Across the material below, how many lines hold the word "holds"? Only the number should be given.

▸ **MATERIAL SUPPLIED**:

=== Section Start ===

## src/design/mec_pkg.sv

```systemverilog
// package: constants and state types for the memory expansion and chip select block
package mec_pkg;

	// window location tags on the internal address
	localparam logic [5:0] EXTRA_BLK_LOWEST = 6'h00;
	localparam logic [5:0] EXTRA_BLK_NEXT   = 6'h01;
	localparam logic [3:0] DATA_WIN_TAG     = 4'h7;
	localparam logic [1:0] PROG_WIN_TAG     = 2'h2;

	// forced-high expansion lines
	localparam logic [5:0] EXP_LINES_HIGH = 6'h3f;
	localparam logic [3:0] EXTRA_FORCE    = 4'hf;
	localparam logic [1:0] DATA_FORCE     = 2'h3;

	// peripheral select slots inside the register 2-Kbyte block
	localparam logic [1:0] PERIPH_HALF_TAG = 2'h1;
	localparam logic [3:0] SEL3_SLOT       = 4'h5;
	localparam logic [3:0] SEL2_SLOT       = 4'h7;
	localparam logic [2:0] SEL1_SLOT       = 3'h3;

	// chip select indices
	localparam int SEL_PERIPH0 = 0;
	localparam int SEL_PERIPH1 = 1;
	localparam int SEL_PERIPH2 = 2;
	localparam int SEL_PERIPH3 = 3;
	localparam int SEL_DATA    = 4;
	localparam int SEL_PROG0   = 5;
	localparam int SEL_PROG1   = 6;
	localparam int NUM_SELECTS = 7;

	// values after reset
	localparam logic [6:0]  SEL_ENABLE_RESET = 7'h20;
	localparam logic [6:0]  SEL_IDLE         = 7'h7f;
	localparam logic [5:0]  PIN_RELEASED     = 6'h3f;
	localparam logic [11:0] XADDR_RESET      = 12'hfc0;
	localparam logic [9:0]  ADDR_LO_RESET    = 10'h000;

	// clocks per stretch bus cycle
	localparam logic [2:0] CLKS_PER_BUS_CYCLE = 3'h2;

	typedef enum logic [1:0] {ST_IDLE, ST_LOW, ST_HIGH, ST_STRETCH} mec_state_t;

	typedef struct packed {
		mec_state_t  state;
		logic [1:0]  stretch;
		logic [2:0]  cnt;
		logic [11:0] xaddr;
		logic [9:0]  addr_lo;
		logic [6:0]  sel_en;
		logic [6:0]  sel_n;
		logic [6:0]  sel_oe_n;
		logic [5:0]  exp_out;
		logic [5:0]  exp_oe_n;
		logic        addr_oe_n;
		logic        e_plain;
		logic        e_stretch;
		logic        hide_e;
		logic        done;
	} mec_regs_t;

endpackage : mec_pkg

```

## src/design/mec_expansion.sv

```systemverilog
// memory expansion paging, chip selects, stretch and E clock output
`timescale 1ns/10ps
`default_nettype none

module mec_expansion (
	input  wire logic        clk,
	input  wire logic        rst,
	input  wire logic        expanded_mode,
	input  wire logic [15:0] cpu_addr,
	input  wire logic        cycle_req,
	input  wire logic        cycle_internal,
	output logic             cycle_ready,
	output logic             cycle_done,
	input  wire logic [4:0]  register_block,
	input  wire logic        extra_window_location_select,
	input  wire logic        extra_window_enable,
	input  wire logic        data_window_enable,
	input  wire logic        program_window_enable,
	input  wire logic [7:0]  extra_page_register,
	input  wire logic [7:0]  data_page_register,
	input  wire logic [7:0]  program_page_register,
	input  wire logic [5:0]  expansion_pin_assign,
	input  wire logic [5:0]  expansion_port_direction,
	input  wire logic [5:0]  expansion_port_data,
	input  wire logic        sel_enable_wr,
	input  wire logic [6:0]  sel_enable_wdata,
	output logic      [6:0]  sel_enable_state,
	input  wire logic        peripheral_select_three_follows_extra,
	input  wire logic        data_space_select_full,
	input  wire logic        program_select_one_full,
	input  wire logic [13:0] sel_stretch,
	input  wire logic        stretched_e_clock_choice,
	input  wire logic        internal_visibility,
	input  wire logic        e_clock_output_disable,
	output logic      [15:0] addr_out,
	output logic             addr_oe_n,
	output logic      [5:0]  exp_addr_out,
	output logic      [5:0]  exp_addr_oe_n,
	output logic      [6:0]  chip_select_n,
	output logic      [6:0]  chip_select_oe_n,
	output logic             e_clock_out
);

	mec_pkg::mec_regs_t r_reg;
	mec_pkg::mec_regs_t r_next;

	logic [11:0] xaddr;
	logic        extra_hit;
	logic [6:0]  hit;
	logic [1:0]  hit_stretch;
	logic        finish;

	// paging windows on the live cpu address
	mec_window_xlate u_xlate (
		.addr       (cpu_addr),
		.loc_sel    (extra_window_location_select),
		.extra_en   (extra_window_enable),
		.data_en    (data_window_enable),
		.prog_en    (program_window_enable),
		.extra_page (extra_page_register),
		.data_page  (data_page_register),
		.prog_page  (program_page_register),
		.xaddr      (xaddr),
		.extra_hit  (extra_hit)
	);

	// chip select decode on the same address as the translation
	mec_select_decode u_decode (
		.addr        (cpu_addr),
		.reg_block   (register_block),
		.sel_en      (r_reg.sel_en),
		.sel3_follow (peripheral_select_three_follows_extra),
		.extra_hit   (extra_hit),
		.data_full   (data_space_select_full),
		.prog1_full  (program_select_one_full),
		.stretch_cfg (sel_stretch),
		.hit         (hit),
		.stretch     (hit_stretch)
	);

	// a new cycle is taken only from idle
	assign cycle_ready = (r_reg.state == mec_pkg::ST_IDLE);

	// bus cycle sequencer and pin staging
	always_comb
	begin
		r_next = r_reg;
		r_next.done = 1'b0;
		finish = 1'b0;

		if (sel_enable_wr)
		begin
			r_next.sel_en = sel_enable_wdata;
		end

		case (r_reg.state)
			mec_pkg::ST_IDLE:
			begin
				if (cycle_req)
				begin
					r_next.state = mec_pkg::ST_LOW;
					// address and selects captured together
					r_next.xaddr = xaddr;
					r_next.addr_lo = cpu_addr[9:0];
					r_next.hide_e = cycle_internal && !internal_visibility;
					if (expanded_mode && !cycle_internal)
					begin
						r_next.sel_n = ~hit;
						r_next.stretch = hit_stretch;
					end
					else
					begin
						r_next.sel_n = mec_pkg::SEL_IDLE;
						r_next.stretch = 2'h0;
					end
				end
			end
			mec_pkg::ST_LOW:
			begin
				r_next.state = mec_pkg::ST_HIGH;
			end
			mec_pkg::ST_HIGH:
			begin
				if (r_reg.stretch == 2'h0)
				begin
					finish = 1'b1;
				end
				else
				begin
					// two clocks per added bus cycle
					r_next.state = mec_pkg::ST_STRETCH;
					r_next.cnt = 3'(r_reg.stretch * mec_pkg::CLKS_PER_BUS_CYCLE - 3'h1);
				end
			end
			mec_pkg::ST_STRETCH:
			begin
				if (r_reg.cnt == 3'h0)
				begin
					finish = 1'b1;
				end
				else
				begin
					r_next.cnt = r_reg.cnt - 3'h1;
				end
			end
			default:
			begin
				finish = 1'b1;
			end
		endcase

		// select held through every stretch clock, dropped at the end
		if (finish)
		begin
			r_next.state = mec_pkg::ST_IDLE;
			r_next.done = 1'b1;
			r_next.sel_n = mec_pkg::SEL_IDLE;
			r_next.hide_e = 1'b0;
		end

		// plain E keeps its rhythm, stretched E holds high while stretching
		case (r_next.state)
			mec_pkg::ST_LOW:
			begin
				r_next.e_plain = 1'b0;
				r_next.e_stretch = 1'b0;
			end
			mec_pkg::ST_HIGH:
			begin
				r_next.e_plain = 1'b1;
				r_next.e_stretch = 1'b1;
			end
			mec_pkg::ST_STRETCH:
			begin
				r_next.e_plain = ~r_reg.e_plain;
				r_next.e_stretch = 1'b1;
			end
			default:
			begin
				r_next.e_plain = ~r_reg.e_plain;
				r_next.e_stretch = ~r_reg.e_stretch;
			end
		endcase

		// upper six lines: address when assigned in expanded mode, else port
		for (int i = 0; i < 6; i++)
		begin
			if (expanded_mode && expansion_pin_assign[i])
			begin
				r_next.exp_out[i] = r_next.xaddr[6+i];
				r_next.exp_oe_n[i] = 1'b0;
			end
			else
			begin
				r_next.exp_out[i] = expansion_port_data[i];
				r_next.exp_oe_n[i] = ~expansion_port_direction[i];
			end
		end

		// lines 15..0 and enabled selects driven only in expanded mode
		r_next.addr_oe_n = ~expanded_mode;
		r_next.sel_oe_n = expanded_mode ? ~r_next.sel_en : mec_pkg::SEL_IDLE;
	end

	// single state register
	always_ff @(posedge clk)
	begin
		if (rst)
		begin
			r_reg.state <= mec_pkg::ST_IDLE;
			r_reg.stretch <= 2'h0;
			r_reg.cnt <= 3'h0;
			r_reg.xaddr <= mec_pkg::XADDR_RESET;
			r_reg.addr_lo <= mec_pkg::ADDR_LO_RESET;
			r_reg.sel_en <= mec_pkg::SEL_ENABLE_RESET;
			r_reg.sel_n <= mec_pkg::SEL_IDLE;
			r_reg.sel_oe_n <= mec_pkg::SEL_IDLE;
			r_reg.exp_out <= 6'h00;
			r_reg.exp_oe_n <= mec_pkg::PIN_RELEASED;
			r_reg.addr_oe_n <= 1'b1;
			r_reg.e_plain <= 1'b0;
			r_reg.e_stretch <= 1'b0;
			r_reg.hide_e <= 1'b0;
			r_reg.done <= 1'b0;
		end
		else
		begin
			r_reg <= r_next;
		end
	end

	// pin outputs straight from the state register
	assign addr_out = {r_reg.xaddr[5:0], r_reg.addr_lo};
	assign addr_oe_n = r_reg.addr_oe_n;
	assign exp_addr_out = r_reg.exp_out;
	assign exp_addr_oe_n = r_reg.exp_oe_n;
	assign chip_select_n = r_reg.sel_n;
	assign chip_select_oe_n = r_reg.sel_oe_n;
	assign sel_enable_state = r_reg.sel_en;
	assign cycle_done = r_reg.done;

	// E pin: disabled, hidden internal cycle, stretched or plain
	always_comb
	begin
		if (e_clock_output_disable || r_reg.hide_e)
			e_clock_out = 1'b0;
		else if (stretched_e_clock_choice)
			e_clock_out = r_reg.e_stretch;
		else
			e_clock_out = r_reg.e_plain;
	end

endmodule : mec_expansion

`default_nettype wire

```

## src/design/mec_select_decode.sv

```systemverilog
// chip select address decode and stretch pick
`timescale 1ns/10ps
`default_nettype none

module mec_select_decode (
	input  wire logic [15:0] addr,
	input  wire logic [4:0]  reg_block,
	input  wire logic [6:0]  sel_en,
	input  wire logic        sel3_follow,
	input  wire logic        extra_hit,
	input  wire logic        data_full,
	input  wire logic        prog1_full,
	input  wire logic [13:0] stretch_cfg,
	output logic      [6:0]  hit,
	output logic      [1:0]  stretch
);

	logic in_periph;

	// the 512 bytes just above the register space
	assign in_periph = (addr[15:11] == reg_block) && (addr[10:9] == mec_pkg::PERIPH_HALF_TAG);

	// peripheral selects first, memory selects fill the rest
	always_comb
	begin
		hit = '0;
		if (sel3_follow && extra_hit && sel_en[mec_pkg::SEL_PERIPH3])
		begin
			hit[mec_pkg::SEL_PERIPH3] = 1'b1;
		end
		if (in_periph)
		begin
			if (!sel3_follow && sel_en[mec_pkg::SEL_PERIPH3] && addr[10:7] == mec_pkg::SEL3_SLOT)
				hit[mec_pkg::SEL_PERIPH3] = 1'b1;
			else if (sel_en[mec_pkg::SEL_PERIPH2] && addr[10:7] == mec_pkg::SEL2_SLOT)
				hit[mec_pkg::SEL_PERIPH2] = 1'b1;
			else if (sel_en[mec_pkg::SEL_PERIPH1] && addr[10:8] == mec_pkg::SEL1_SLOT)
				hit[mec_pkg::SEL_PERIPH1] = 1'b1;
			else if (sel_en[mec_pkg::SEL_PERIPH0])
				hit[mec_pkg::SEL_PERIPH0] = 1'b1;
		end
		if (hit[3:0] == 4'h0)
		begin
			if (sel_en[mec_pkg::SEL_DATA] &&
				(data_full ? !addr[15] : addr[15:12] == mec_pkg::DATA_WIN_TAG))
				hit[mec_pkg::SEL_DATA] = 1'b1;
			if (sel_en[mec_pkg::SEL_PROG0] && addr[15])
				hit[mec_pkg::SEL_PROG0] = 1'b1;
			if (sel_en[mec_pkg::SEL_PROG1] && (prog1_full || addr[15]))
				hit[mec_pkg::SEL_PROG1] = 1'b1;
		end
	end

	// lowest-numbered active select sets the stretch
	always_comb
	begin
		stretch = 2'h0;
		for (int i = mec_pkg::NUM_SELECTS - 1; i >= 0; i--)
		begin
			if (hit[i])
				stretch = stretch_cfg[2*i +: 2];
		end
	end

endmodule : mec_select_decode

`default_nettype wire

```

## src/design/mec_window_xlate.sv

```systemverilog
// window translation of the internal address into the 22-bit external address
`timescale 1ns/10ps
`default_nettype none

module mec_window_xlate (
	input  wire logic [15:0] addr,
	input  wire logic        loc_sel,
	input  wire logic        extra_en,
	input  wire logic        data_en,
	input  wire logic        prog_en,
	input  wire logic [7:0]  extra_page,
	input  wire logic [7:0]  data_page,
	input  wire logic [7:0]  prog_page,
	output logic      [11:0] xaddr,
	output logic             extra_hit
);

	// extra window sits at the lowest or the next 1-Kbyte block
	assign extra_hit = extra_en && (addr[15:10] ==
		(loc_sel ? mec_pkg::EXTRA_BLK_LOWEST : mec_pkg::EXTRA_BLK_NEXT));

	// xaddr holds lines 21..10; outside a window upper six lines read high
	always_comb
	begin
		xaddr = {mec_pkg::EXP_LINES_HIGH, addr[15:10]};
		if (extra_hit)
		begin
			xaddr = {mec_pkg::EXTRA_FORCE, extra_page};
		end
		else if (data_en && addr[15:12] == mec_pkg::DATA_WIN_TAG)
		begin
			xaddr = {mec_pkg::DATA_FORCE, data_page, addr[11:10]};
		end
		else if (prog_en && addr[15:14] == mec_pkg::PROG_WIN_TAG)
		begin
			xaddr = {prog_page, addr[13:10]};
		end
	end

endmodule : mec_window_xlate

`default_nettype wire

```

=== Section End ===

▸ **ANSWER TO THE PROBLEM**:
2